Program Announcement: Deem Symposium 02
Dear friends,
We’re writing to invite you to join us this spring for Deem’s second live symposium: Designing for Dignity 02: A Convening of Possibilities.
In continuation with last year’s tremendous inaugural gathering, this hybrid in-person/online event will be co-hosted by the MCA Chicago on May 17, 18, and 19, 2024.
We will expand on the guiding premise of dignity as the intrinsic lens for liberatory design practices with two days of presentations and conversations, as well as interactive workshops and on-site experiences happening both at the museum and throughout the city of Chicago. You can find the specifics of our program (so far!) below.
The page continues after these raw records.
### config.mk
export PLATFORM = sky130hd
export DESIGN_NAME = button_press_classifier_core_flat
export DESIGN_NICKNAME = d
export VERILOG_FILES = /design/src/design/bpc_pkg.sv /design/src/design/bpc_in_if.sv /design/src/design/bpc_out_if.sv /design/src/design/button_press_classifier_core.sv /design/src/design/bpc_button.sv /design/src/flat_wrapper.sv
export SDC_FILE = /design/constraint.sdc
export NUM_CORES = 1
export LEC_CHECK = 0
export ABC_AREA = 0
export BUFFER_PORTS_ARGS = -buffer_cell sky130_fd_sc_hd__buf_2
export CORE_ASPECT_RATIO = 1.2
export CORE_MARGIN = 8
export CORE_UTILIZATION = 65
export CTS_BUF_LIST = sky130_fd_sc_hd__clkbuf_2
export CTS_CLUSTER_SIZE = 24
export DETAILED_ROUTE_END_ITERATION = 12
export MAX_ROUTING_LAYER = met4
export PLACE_DENSITY_LB_ADDON = 0.3
export SLEW_MARGIN = 10
export SYNTH_ARGS = -nofsm -noshare
export SYNTH_HDL_FRONTEND = slang
export SYNTH_SLANG_ARGS = --single-unit
### constraint.sdc
create_clock -name clk -period 11.4 [get_ports clk]
set_input_delay 1.14 -clock clk [delete_from_list [all_inputs] [get_ports clk]]
set_output_delay 1.14 -clock clk [all_outputs]
set_load 0.02 [all_outputs]
### src/design/bpc_pkg.sv
// ----------------------------------------------------------------------------
// bpc_pkg: shared types and constants of the button press classifier
// Holds the transaction payload types, the command codes and the button count.
// ----------------------------------------------------------------------------
package bpc_pkg;

  // Number of buttons that exist, 1 to 8. The payload always has eight slots.
  localparam int NUM_BUTTONS = 8;
  localparam int MAX_BUTTONS = 8;

  // Sample bits that belong to existing buttons.
  localparam logic [MAX_BUTTONS-1:0] BTN_MASK =
    MAX_BUTTONS'((9'd1 << NUM_BUTTONS) - 9'd1);

  typedef logic [2:0]  cmd_t;
  typedef logic [15:0] limit_t;
  typedef logic [31:0] ms_t;

  localparam cmd_t CMD_NONE       = 3'd0;
  localparam cmd_t CMD_PRESS_EDGE = 3'd1;
  localparam cmd_t CMD_HELD       = 3'd2;
  localparam cmd_t CMD_LONG       = 3'd3;
  localparam cmd_t CMD_RELEASE    = 3'd4;

  localparam limit_t LIMIT_RESET = 16'd1000;

  typedef struct packed {
    logic [MAX_BUTTONS-1:0] first_sample;
    logic [MAX_BUTTONS-1:0] second_sample;
    ms_t                    now_ms;
  } in_item_t;

  typedef struct packed {
    logic rejected;
    cmd_t cmd_button0;
    cmd_t cmd_button1;
    cmd_t cmd_button2;
    cmd_t cmd_button3;
    cmd_t cmd_button4;
    cmd_t cmd_button5;
    cmd_t cmd_button6;
    cmd_t cmd_button7;
  } out_item_t;

endpackage

### src/design/bpc_in_if.sv
// ----------------------------------------------------------------------------
// bpc_in_if: sample channel
// Valid/ready channel that carries one pair of button samples and a timestamp.
// ----------------------------------------------------------------------------
interface bpc_in_if;
  import bpc_pkg::*;

  logic     valid;
  logic     ready;
  in_item_t data;

  modport source (output valid, output data, input ready);
  modport sink (input valid, input data, output ready);
endinterface

### src/design/bpc_out_if.sv
// ----------------------------------------------------------------------------
// bpc_out_if: command channel
// Valid/ready channel that carries the rejection flag and eight commands.
// ----------------------------------------------------------------------------
interface bpc_out_if;
  import bpc_pkg::*;

  logic      valid;
  logic      ready;
  out_item_t data;

  modport source (output valid, output data, input ready);
  modport sink (input valid, input data, output ready);
endinterface

### src/design/button_press_classifier_core.sv
// ----------------------------------------------------------------------------
// button_press_classifier_core: debounced button classifier with long press
// Two-stage pipeline: an input register, then eight per-button classifiers
// feeding the result register and the per-button state.
// ----------------------------------------------------------------------------
// A transaction passes from the input register to the result register, where
// it is offered until taken. Throughput: one transaction per cycle unless the
// sink stalls; the per-button state is updated by a single pass of the
// classifiers, so each item sees the previous item's state.
// Reset (rst, synchronous, active high) empties both stages, clears levels,
// press times and commands to zero, and loads the long press limit with 1000.
module button_press_classifier_core (
  input  logic            clk,
  input  logic            rst,
  bpc_in_if.sink          samples,
  bpc_out_if.source       result,
  input  logic            cfg_wr_en,
  input  bpc_pkg::limit_t cfg_wr_data
);
  import bpc_pkg::*;

  // Input register stage. It holds a transaction until the result register
  // can take its outcome.
  logic     s1_valid;
  in_item_t s1_item;

  // The stage advances whenever the result register is empty or being drained.
  // Because the classification is a single pass, a new transaction can enter
  // in the same cycle the previous one moves on.
  logic advance;

  // Long press limit; written only while the block is idle, a user duty.
  limit_t long_press_limit;

  // Per-button state: last accepted levels, press times and last commands.
  logic [NUM_BUTTONS-1:0] accepted_levels;
  ms_t                    press_times [NUM_BUTTONS];
  cmd_t                   commands [NUM_BUTTONS];

  // Outcome of the classifiers for the transaction in the input register.
  ms_t                    press_times_next [NUM_BUTTONS];
  cmd_t                   commands_next [NUM_BUTTONS];
  logic [NUM_BUTTONS-1:0] levels_now;
  logic                   rejected_now;
  cmd_t                   report [MAX_BUTTONS];
  out_item_t              out_item;

  assign advance       = !result.valid || result.ready;
  assign samples.ready = !s1_valid || advance;

  // Only existing buttons take part in the agreement check.
  assign rejected_now = ((s1_item.first_sample ^ s1_item.second_sample) & BTN_MASK) != '0;
  assign levels_now   = s1_item.first_sample[NUM_BUTTONS-1:0];

  always_ff @(posedge clk) begin
    if (rst) begin
      long_press_limit <= LIMIT_RESET;
    end else if (cfg_wr_en) begin
      long_press_limit <= cfg_wr_data;
    end
  end

  always_ff @(posedge clk) begin
    if (rst) begin
      s1_valid <= 1'b0;
    end else if (samples.ready) begin
      s1_valid <= samples.valid;
    end
  end

  always_ff @(posedge clk) begin
    if (samples.valid && samples.ready) begin
      s1_item <= samples.data;
    end
  end

  // One classifier per existing button. All eight are independent, so the
  // whole transaction settles combinationally.
  for (genvar i = 0; i < NUM_BUTTONS; i++) begin : g_btn
    bpc_button u_button (
      .was_pressed     (accepted_levels[i]),
      .pressed         (levels_now[i]),
      .now_ms          (s1_item.now_ms),
      .press_time      (press_times[i]),
      .limit           (long_press_limit),
      .cmd             (commands_next[i]),
      .press_time_next (press_times_next[i])
    );
  end

  // A rejected transaction reports the stored commands unchanged; missing
  // buttons always report no command.
  for (genvar i = 0; i < MAX_BUTTONS; i++) begin : g_report
    if (i < NUM_BUTTONS) begin : g_used
      assign report[i] = rejected_now ? commands[i] : commands_next[i];
    end else begin : g_unused
      assign report[i] = CMD_NONE;
    end
  end

  always_comb begin
    out_item.rejected    = rejected_now;
    out_item.cmd_button0 = report[0];
    out_item.cmd_button1 = report[1];
    out_item.cmd_button2 = report[2];
    out_item.cmd_button3 = report[3];
    out_item.cmd_button4 = report[4];
    out_item.cmd_button5 = report[5];
    out_item.cmd_button6 = report[6];
    out_item.cmd_button7 = report[7];
  end

  // The state moves forward only when an agreeing transaction leaves the
  // input register.
  always_ff @(posedge clk) begin
    if (rst) begin
      accepted_levels <= '0;
      for (int i = 0; i < NUM_BUTTONS; i++) begin
        press_times[i] <= '0;
        commands[i]    <= CMD_NONE;
      end
    end else if (s1_valid && advance && !rejected_now) begin
      accepted_levels <= levels_now;
      for (int i = 0; i < NUM_BUTTONS; i++) begin
        press_times[i] <= press_times_next[i];
        commands[i]    <= commands_next[i];
      end
    end
  end

  // Result register: it keeps its transaction until the sink takes it.
  always_ff @(posedge clk) begin
    if (rst) begin
      result.valid <= 1'b0;
    end else if (advance) begin
      result.valid <= s1_valid;
    end
  end

  always_ff @(posedge clk) begin
    if (advance && s1_valid) begin
      result.data <= out_item;
    end
  end

endmodule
We’re once again bringing together innovative and acclaimed artists, designers, scholars, and organizers to reflect on a range of design-related topics, disciplines, methodologies, and agendas. We will also be hosting our Reference Room, located at the MCA, to provide a public gathering space in which anyone can encounter and experience reading materials that have inspired our five print issues.
Tickets for in-person and virtual attendance go on sale April 10 on the MCA’s website.
If you joined us last year, you know how special this event was, and we can’t wait to do it again. We very much hope to see you there.
—the Deem team
FRIDAY MAY 17
Reference Room Opens
Conversation
Artist and designer Norman Teague and International Interior Design Association Executive Vice President and CEO Cheryl S. Durst will exchange ideas around ontologies of beauty within the design industry, and how to build practical and theoretical frameworks for more liberated aesthetic languages. This intimate conversation to kickoff our program will be moderated by Deem cofounder Marquise Stillwell.
SATURDAY MAY 18
Keynote
Tricia Hersey—the visionary founder of The Nap Ministry, an organization that uplifts rest as a form of resistance—will share an immersive daydreaming activation while exploring the power of designing rest as a practice of love, liberation, and community care.
Conversation
Writer, entrepreneur, and philanthropic innovator Rachel Cargle, multidisciplinary artist, curator, and educator Andrea Yarbrough, and multidisciplinary artist and author Jezz Chung, with moderation from curator and arts administrator Marguerite Wynter, will speak on designing for and through healing, and the vital modalities of restoration and transformation.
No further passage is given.